- _Records from a data source_:
------

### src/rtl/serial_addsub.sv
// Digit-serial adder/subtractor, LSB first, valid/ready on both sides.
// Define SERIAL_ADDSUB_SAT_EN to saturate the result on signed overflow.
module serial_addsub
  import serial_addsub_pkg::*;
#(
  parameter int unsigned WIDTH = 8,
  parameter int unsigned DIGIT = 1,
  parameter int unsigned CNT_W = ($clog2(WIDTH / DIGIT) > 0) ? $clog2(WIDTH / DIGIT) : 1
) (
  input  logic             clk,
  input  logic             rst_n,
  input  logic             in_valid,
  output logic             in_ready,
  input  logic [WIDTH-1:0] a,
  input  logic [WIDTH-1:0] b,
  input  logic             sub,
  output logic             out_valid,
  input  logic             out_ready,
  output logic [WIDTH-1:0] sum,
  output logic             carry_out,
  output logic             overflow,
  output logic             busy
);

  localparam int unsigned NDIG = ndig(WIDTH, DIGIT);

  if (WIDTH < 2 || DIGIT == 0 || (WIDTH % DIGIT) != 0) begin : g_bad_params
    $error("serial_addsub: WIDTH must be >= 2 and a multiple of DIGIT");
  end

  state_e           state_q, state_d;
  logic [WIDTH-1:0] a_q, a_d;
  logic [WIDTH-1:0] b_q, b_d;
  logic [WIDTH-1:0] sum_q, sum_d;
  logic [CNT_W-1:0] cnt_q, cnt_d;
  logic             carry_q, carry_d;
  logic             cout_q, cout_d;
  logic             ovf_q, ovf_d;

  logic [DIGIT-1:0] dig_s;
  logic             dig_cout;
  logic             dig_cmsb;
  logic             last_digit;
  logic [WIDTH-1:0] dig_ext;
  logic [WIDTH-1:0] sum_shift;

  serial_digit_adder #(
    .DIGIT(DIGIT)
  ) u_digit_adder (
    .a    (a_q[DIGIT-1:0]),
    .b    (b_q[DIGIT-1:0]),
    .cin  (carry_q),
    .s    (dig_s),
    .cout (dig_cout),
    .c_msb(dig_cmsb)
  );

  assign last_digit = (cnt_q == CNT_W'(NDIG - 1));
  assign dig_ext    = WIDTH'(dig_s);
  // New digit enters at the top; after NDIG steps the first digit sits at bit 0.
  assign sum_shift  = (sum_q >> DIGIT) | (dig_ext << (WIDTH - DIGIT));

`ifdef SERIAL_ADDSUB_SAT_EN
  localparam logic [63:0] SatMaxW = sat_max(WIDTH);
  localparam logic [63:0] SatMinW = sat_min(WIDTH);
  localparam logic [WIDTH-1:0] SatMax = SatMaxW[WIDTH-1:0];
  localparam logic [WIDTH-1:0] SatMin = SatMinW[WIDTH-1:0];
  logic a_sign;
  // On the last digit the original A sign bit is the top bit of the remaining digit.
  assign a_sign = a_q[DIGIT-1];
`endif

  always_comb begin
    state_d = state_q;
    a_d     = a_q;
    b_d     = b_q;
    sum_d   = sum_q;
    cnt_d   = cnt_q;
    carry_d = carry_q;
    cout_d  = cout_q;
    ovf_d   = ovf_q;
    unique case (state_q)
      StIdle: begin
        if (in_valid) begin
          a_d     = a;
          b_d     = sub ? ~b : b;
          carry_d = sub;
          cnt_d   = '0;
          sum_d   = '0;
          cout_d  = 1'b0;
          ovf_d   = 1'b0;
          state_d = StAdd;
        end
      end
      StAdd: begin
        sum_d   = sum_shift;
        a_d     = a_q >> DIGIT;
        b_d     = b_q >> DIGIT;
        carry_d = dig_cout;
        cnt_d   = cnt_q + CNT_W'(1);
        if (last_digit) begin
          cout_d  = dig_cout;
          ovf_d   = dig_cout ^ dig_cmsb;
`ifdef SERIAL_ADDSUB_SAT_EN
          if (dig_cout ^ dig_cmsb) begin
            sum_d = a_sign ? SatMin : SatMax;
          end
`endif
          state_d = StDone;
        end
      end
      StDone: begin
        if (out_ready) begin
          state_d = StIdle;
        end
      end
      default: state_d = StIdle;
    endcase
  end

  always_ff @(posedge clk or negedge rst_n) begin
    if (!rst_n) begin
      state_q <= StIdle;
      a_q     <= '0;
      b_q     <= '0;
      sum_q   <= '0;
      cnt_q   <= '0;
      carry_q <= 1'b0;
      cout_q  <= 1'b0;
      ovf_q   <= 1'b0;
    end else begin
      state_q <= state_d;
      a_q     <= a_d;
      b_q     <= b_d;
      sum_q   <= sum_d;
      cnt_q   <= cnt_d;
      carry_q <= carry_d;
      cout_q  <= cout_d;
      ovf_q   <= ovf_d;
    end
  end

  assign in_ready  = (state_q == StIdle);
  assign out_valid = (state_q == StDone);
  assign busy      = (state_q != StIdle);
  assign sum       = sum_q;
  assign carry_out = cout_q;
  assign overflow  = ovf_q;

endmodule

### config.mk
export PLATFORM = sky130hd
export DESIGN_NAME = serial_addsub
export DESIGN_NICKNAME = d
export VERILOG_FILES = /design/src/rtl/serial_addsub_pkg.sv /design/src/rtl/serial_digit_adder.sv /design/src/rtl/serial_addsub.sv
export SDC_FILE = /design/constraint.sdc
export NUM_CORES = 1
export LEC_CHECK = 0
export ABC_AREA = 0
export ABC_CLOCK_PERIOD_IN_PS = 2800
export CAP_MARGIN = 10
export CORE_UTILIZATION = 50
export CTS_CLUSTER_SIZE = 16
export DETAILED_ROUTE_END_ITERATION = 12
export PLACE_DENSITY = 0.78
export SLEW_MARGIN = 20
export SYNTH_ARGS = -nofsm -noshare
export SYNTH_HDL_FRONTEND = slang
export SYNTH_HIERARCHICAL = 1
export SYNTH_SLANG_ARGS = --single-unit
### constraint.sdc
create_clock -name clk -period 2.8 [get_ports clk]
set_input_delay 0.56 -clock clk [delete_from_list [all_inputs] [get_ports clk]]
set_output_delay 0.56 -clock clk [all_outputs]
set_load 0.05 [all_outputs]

------

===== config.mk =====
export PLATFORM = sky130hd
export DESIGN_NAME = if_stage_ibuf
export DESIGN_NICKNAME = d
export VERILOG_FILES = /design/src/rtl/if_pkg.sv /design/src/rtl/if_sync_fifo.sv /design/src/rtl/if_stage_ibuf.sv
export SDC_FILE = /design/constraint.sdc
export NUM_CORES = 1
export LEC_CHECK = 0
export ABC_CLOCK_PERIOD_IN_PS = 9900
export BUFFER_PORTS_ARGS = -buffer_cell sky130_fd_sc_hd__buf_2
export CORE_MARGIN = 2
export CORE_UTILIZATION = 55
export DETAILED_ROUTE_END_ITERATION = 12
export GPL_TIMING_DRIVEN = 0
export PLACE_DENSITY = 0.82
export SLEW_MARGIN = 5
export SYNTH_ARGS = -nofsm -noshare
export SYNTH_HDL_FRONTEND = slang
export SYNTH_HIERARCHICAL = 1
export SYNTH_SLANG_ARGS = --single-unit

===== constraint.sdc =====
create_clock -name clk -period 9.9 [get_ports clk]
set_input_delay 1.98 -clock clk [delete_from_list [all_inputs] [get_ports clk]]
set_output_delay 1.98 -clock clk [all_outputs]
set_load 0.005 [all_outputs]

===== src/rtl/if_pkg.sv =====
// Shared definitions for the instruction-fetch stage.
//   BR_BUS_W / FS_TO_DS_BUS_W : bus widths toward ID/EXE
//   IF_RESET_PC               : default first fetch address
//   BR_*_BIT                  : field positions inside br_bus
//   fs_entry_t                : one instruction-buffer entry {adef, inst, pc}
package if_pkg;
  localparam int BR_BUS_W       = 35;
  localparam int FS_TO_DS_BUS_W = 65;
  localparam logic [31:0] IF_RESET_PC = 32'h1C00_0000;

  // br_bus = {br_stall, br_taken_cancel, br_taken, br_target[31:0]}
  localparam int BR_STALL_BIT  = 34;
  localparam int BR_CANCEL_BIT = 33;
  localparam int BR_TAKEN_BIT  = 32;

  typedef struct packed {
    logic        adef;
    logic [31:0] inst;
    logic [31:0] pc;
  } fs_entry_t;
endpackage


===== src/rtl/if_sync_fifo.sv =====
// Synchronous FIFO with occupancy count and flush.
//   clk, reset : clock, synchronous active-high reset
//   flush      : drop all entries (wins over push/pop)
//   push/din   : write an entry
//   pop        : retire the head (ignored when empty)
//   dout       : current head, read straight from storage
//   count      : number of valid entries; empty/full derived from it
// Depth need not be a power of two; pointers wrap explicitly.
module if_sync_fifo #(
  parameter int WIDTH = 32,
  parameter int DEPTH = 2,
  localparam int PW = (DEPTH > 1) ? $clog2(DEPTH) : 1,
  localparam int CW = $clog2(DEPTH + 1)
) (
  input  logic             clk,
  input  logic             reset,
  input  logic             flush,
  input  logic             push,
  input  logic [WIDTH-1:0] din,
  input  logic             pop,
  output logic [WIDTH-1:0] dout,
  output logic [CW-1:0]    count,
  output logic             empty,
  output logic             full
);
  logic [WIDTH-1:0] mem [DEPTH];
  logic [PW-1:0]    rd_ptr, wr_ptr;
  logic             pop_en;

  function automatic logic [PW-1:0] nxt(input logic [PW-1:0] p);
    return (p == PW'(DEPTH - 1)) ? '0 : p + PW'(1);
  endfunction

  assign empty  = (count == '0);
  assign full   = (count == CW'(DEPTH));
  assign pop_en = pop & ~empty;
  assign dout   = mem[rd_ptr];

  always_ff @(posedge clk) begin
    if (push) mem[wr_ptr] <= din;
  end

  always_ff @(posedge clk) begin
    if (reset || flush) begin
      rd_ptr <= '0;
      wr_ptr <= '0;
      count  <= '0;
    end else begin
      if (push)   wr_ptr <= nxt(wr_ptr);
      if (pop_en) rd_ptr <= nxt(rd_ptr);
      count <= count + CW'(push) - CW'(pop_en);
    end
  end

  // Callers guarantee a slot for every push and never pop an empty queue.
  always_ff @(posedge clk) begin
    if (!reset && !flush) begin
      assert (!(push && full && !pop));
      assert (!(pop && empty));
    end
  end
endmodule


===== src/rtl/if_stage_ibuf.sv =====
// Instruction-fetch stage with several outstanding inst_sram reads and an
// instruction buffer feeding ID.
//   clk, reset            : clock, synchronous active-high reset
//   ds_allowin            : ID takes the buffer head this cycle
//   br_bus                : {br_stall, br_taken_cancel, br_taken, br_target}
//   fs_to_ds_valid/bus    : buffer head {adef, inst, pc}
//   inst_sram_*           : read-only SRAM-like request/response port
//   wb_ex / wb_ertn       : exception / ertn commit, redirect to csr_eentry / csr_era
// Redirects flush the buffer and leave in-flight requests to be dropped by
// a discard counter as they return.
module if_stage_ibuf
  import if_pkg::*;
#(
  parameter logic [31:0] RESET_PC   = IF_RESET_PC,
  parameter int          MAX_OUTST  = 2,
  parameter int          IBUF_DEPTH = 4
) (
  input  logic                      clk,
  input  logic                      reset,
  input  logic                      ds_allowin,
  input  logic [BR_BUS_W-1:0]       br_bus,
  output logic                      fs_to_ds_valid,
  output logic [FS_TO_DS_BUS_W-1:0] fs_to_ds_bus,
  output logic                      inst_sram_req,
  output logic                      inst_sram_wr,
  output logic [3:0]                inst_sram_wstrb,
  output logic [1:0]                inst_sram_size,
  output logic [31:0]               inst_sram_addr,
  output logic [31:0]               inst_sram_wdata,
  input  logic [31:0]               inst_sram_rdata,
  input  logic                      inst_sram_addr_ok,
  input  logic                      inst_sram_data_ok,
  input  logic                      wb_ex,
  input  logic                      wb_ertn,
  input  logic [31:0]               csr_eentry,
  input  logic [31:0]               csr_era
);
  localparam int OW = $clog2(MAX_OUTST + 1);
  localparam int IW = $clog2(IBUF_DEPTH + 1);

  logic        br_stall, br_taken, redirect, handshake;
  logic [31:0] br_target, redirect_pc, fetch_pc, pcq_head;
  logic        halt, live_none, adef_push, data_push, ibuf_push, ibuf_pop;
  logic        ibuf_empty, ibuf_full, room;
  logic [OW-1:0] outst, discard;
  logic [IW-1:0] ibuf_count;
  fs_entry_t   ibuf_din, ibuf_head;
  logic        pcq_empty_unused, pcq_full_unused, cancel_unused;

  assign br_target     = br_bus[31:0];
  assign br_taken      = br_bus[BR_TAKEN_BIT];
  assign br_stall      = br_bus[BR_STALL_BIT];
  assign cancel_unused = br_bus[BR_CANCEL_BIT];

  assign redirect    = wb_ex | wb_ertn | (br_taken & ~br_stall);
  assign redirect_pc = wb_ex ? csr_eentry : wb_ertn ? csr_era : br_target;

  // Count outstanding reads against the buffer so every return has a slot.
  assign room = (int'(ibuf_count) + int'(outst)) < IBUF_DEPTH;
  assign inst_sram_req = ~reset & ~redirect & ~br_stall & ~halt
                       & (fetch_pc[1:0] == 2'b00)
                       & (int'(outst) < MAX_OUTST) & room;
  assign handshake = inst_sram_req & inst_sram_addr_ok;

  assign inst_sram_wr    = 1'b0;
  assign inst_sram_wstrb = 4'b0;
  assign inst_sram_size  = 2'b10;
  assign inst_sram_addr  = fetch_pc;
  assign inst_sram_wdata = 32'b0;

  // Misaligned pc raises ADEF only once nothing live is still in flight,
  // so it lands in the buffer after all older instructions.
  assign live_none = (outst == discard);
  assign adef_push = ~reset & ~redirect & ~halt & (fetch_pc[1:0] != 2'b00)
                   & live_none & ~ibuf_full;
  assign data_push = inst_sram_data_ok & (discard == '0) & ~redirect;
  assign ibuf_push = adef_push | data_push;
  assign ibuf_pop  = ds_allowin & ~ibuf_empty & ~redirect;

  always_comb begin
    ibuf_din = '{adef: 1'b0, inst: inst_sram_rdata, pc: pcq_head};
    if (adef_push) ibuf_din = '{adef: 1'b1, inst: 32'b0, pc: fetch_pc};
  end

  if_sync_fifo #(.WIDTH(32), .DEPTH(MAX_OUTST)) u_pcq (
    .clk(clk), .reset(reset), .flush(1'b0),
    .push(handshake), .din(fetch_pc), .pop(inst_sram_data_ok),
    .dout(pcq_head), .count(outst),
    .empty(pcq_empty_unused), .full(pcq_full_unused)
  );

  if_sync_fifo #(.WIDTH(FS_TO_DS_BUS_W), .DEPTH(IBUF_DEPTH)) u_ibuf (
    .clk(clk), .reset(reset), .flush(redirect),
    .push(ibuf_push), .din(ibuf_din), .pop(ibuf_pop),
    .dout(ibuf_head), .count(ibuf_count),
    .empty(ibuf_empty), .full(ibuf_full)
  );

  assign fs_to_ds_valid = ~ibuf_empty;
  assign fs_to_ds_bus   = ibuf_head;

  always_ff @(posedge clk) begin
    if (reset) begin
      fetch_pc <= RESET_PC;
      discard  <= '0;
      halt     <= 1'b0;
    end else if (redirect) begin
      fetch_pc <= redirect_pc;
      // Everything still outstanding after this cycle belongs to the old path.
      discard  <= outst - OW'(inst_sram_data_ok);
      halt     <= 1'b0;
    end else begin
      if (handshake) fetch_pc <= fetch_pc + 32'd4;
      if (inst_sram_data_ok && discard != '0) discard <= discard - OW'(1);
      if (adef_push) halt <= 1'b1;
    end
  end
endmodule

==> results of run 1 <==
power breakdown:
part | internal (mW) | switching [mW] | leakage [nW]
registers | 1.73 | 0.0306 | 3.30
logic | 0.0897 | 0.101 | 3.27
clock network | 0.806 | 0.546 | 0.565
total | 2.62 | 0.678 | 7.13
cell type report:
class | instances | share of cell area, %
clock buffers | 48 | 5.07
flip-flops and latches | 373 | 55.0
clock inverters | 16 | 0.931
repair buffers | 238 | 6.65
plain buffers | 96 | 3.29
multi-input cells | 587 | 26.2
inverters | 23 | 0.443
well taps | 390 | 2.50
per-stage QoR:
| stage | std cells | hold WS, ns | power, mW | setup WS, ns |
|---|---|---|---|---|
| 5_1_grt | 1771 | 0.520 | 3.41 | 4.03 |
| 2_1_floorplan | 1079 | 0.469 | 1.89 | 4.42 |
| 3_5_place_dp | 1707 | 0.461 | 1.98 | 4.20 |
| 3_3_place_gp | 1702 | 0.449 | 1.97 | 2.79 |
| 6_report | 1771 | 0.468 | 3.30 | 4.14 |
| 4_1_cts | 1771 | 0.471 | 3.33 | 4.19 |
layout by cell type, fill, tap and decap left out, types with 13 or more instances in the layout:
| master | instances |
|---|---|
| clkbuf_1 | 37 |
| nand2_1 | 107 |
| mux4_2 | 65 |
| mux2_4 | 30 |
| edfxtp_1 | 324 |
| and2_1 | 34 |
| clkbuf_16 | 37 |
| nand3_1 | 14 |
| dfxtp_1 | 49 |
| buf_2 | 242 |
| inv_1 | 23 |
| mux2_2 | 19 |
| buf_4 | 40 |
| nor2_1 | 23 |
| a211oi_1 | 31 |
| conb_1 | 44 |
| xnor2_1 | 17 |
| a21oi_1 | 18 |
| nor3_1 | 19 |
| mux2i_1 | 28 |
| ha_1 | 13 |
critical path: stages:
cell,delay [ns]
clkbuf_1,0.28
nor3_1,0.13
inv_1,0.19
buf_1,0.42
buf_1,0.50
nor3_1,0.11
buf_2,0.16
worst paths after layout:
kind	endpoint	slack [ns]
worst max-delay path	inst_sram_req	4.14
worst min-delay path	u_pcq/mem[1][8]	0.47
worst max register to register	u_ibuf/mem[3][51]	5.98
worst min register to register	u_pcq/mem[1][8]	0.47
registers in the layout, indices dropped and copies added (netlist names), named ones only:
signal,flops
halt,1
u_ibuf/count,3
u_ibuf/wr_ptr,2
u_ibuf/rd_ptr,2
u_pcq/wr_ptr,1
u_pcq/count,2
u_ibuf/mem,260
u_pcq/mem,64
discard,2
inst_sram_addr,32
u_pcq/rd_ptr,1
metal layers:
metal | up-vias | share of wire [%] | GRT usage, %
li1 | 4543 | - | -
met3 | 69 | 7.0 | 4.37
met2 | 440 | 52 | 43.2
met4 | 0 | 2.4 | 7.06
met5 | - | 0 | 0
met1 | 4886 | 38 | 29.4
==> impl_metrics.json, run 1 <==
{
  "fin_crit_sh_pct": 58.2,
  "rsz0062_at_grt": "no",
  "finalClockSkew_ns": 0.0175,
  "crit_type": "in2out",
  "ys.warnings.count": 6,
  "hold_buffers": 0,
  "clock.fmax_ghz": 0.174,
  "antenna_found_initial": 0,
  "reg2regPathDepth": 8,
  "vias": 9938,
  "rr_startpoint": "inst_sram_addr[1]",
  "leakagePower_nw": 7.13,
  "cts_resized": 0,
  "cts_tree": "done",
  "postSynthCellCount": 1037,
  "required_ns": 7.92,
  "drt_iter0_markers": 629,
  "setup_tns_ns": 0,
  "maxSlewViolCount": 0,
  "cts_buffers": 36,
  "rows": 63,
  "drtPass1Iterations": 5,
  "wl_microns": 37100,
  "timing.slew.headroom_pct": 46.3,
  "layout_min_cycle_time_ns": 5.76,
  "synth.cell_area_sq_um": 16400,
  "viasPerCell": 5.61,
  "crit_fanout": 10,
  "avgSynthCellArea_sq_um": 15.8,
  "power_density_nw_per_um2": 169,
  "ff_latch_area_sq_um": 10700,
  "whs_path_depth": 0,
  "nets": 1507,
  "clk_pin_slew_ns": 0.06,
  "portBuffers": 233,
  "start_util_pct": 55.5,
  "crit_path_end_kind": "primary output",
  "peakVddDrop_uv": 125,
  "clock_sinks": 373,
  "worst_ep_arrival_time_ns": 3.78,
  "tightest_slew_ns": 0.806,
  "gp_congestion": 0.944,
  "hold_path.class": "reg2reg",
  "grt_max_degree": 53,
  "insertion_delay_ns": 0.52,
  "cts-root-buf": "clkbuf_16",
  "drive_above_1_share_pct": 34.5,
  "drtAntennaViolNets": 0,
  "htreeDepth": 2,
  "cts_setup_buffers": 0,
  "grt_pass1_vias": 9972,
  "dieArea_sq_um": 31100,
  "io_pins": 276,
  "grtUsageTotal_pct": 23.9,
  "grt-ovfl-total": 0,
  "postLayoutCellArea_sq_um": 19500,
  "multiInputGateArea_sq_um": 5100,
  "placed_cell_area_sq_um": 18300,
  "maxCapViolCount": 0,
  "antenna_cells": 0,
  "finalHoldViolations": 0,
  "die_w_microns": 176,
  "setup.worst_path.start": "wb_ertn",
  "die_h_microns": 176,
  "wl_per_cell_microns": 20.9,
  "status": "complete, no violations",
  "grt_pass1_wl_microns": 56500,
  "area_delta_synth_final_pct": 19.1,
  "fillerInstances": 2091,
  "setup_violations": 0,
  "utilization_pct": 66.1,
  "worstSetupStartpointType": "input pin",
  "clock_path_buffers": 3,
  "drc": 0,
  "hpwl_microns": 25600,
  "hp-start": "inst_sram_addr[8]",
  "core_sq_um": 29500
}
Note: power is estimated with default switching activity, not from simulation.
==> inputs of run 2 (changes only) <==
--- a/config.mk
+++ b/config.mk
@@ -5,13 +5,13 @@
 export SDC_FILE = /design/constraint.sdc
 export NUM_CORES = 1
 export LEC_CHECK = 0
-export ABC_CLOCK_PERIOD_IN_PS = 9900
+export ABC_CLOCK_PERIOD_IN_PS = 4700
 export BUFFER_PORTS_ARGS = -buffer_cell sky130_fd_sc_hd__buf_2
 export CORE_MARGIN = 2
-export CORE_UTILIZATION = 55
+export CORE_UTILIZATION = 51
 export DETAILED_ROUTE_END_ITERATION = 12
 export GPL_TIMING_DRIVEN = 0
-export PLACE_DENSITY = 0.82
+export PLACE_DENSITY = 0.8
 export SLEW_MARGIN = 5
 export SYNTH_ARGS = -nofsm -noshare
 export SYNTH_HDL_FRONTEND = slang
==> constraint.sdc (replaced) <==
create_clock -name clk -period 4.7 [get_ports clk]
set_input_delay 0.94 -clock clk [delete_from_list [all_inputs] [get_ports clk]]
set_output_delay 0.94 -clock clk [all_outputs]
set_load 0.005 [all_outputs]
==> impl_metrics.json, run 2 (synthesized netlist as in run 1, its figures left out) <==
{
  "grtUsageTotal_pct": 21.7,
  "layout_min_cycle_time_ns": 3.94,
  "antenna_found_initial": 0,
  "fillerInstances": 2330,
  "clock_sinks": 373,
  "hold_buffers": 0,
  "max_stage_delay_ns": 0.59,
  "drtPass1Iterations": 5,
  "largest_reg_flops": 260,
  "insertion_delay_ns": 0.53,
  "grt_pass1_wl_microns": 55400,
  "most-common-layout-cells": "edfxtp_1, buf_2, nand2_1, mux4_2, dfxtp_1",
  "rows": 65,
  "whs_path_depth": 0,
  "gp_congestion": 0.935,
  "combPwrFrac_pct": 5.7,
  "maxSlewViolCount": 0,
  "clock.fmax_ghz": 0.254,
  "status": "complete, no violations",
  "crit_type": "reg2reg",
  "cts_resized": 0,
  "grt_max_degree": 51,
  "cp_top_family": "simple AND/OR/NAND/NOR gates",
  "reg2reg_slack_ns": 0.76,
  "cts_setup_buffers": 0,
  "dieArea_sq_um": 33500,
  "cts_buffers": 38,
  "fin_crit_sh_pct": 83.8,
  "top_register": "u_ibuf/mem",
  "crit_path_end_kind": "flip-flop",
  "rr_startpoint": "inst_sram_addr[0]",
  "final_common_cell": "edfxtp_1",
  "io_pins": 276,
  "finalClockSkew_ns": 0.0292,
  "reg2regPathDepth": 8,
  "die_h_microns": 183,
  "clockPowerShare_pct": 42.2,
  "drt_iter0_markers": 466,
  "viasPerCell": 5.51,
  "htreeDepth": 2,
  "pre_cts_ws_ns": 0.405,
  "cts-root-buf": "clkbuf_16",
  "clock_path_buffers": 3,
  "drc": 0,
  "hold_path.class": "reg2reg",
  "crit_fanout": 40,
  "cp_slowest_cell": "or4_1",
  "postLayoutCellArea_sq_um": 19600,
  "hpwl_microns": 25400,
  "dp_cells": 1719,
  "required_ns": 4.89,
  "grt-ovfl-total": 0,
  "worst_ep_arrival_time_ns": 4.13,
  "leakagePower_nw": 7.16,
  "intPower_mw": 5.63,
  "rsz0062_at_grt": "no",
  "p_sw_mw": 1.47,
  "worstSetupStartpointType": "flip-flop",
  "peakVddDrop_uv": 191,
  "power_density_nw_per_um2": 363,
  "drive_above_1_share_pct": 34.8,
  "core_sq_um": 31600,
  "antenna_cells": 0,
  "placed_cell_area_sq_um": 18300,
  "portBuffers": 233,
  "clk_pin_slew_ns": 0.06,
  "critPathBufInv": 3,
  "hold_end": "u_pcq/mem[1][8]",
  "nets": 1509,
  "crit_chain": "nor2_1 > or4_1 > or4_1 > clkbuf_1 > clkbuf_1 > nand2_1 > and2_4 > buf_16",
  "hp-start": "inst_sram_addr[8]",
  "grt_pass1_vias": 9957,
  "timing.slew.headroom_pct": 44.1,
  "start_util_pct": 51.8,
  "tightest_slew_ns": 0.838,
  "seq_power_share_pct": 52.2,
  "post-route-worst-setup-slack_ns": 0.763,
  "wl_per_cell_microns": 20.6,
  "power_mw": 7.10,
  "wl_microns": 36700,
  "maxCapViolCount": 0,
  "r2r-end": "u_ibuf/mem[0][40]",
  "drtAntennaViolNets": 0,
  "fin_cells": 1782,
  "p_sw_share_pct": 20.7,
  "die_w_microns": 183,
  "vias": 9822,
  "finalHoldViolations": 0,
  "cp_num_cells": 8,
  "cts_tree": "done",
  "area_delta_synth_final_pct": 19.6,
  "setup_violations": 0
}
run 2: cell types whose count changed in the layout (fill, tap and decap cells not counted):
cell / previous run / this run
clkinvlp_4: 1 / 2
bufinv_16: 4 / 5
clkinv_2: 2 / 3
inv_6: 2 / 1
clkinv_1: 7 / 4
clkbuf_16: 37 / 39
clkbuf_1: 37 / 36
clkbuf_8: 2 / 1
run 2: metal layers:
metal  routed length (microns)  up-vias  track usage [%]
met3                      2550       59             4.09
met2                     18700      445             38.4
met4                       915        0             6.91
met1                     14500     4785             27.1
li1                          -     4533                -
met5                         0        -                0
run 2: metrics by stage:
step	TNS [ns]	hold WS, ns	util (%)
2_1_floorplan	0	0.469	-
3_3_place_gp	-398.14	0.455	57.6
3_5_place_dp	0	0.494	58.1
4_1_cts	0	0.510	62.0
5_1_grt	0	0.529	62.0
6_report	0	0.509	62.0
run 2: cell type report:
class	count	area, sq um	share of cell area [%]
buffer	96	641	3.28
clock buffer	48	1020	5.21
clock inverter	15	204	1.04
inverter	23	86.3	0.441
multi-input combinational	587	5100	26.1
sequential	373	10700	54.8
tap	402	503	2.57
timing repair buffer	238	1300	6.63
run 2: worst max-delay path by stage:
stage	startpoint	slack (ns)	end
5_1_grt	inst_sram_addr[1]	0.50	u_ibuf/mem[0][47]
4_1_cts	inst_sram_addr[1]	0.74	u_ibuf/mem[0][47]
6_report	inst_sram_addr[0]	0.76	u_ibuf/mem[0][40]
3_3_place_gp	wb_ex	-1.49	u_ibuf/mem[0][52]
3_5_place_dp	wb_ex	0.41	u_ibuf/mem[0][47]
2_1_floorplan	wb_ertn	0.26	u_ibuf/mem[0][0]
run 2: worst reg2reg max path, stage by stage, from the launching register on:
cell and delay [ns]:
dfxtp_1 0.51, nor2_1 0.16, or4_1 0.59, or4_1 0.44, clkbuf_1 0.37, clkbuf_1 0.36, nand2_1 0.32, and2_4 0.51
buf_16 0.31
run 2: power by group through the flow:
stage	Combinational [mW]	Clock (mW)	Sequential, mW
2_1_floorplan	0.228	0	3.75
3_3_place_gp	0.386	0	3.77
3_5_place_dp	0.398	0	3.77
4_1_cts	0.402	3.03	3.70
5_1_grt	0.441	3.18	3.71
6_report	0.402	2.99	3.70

------

- _What is needed_: Copy the lines above exactly, beginning at the line that has "state_q <= StIdle;" and stopping after the line that has "export ABC_AREA = 0", and omit the rest.

- _Response for this exercise_:
      state_q <= StIdle;
      a_q     <= '0;
      b_q     <= '0;
      sum_q   <= '0;
      cnt_q   <= '0;
      carry_q <= 1'b0;
      cout_q  <= 1'b0;
      ovf_q   <= 1'b0;
    end else begin
      state_q <= state_d;
      a_q     <= a_d;
      b_q     <= b_d;
      sum_q   <= sum_d;
      cnt_q   <= cnt_d;
      carry_q <= carry_d;
      cout_q  <= cout_d;
      ovf_q   <= ovf_d;
    end
  end

  assign in_ready  = (state_q == StIdle);
  assign out_valid = (state_q == StDone);
  assign busy      = (state_q != StIdle);
  assign sum       = sum_q;
  assign carry_out = cout_q;
  assign overflow  = ovf_q;

endmodule

### config.mk
export PLATFORM = sky130hd
export DESIGN_NAME = serial_addsub
export DESIGN_NICKNAME = d
export VERILOG_FILES = /design/src/rtl/serial_addsub_pkg.sv /design/src/rtl/serial_digit_adder.sv /design/src/rtl/serial_addsub.sv
export SDC_FILE = /design/constraint.sdc
export NUM_CORES = 1
export LEC_CHECK = 0
export ABC_AREA = 0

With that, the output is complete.